• [Data for this task]
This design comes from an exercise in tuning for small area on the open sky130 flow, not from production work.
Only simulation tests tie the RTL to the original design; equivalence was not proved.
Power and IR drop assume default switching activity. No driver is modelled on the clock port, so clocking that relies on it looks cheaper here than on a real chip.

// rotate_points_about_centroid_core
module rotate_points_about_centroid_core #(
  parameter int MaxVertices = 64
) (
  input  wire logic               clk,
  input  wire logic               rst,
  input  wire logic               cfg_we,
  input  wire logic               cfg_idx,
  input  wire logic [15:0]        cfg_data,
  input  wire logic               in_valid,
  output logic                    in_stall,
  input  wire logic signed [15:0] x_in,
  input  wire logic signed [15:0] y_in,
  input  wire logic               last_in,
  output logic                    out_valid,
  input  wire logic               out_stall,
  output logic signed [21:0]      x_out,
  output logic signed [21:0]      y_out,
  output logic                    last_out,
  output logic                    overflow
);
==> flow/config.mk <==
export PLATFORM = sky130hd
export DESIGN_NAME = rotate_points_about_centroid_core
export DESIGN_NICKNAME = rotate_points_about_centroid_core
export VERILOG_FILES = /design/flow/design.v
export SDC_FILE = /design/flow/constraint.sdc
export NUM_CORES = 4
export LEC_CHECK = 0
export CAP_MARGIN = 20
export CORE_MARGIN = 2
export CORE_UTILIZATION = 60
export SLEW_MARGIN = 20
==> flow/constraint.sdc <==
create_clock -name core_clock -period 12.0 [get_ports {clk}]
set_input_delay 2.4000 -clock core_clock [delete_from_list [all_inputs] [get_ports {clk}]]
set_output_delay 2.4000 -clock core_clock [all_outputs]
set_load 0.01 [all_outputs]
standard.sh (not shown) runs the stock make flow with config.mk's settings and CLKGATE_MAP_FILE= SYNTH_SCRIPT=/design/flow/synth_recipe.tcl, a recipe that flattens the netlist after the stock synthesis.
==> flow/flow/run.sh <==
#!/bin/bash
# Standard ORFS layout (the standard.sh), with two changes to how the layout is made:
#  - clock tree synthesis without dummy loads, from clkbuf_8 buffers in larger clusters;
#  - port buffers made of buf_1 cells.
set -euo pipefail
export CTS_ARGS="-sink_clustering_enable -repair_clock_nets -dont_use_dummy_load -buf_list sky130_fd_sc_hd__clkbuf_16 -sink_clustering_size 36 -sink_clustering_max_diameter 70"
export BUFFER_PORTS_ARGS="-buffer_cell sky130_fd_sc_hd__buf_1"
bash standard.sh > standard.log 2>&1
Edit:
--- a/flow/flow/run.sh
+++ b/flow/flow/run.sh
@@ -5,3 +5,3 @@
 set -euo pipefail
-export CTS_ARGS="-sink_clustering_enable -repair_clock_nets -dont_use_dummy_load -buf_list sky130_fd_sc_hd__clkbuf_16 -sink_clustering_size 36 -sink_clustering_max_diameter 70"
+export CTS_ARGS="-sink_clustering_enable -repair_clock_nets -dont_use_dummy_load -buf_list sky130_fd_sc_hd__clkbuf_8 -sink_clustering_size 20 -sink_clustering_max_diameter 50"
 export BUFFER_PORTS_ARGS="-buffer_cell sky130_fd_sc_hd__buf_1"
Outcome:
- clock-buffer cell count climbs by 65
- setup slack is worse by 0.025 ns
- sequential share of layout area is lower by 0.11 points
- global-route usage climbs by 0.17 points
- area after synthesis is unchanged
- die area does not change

• [What you should do] Word-for-word copies of all the records are required.

• [Response box]
This design comes from an exercise in tuning for small area on the open sky130 flow, not from production work.
Only simulation tests tie the RTL to the original design; equivalence was not proved.
Power and IR drop assume default switching activity. No driver is modelled on the clock port, so clocking that relies on it looks cheaper here than on a real chip.

// rotate_points_about_centroid_core
module rotate_points_about_centroid_core #(
  parameter int MaxVertices = 64
) (
  input  wire logic               clk,
  input  wire logic               rst,
  input  wire logic               cfg_we,
  input  wire logic               cfg_idx,
  input  wire logic [15:0]        cfg_data,
  input  wire logic               in_valid,
  output logic                    in_stall,
  input  wire logic signed [15:0] x_in,
  input  wire logic signed [15:0] y_in,
  input  wire logic               last_in,
  output logic                    out_valid,
  input  wire logic               out_stall,
  output logic signed [21:0]      x_out,
  output logic signed [21:0]      y_out,
  output logic                    last_out,
  output logic                    overflow
);
==> flow/config.mk <==
export PLATFORM = sky130hd
export DESIGN_NAME = rotate_points_about_centroid_core
export DESIGN_NICKNAME = rotate_points_about_centroid_core
export VERILOG_FILES = /design/flow/design.v
export SDC_FILE = /design/flow/constraint.sdc
export NUM_CORES = 4
export LEC_CHECK = 0
export CAP_MARGIN = 20
export CORE_MARGIN = 2
export CORE_UTILIZATION = 60
export SLEW_MARGIN = 20
==> flow/constraint.sdc <==
create_clock -name core_clock -period 12.0 [get_ports {clk}]
set_input_delay 2.4000 -clock core_clock [delete_from_list [all_inputs] [get_ports {clk}]]
set_output_delay 2.4000 -clock core_clock [all_outputs]
set_load 0.01 [all_outputs]
standard.sh (not shown) runs the stock make flow with config.mk's settings and CLKGATE_MAP_FILE= SYNTH_SCRIPT=/design/flow/synth_recipe.tcl, a recipe that flattens the netlist after the stock synthesis.
==> flow/flow/run.sh <==
#!/bin/bash
# Standard ORFS layout (the standard.sh), with two changes to how the layout is made:
#  - clock tree synthesis without dummy loads, from clkbuf_8 buffers in larger clusters;
#  - port buffers made of buf_1 cells.
set -euo pipefail
export CTS_ARGS="-sink_clustering_enable -repair_clock_nets -dont_use_dummy_load -buf_list sky130_fd_sc_hd__clkbuf_16 -sink_clustering_size 36 -sink_clustering_max_diameter 70"
export BUFFER_PORTS_ARGS="-buffer_cell sky130_fd_sc_hd__buf_1"
bash standard.sh > standard.log 2>&1
Edit:
--- a/flow/flow/run.sh
+++ b/flow/flow/run.sh
@@ -5,3 +5,3 @@
 set -euo pipefail
-export CTS_ARGS="-sink_clustering_enable -repair_clock_nets -dont_use_dummy_load -buf_list sky130_fd_sc_hd__clkbuf_16 -sink_clustering_size 36 -sink_clustering_max_diameter 70"
+export CTS_ARGS="-sink_clustering_enable -repair_clock_nets -dont_use_dummy_load -buf_list sky130_fd_sc_hd__clkbuf_8 -sink_clustering_size 20 -sink_clustering_max_diameter 50"
 export BUFFER_PORTS_ARGS="-buffer_cell sky130_fd_sc_hd__buf_1"
Outcome:
- clock-buffer cell count climbs by 65
- setup slack is worse by 0.025 ns
- sequential share of layout area is lower by 0.11 points
- global-route usage climbs by 0.17 points
- area after synthesis is unchanged
- die area does not change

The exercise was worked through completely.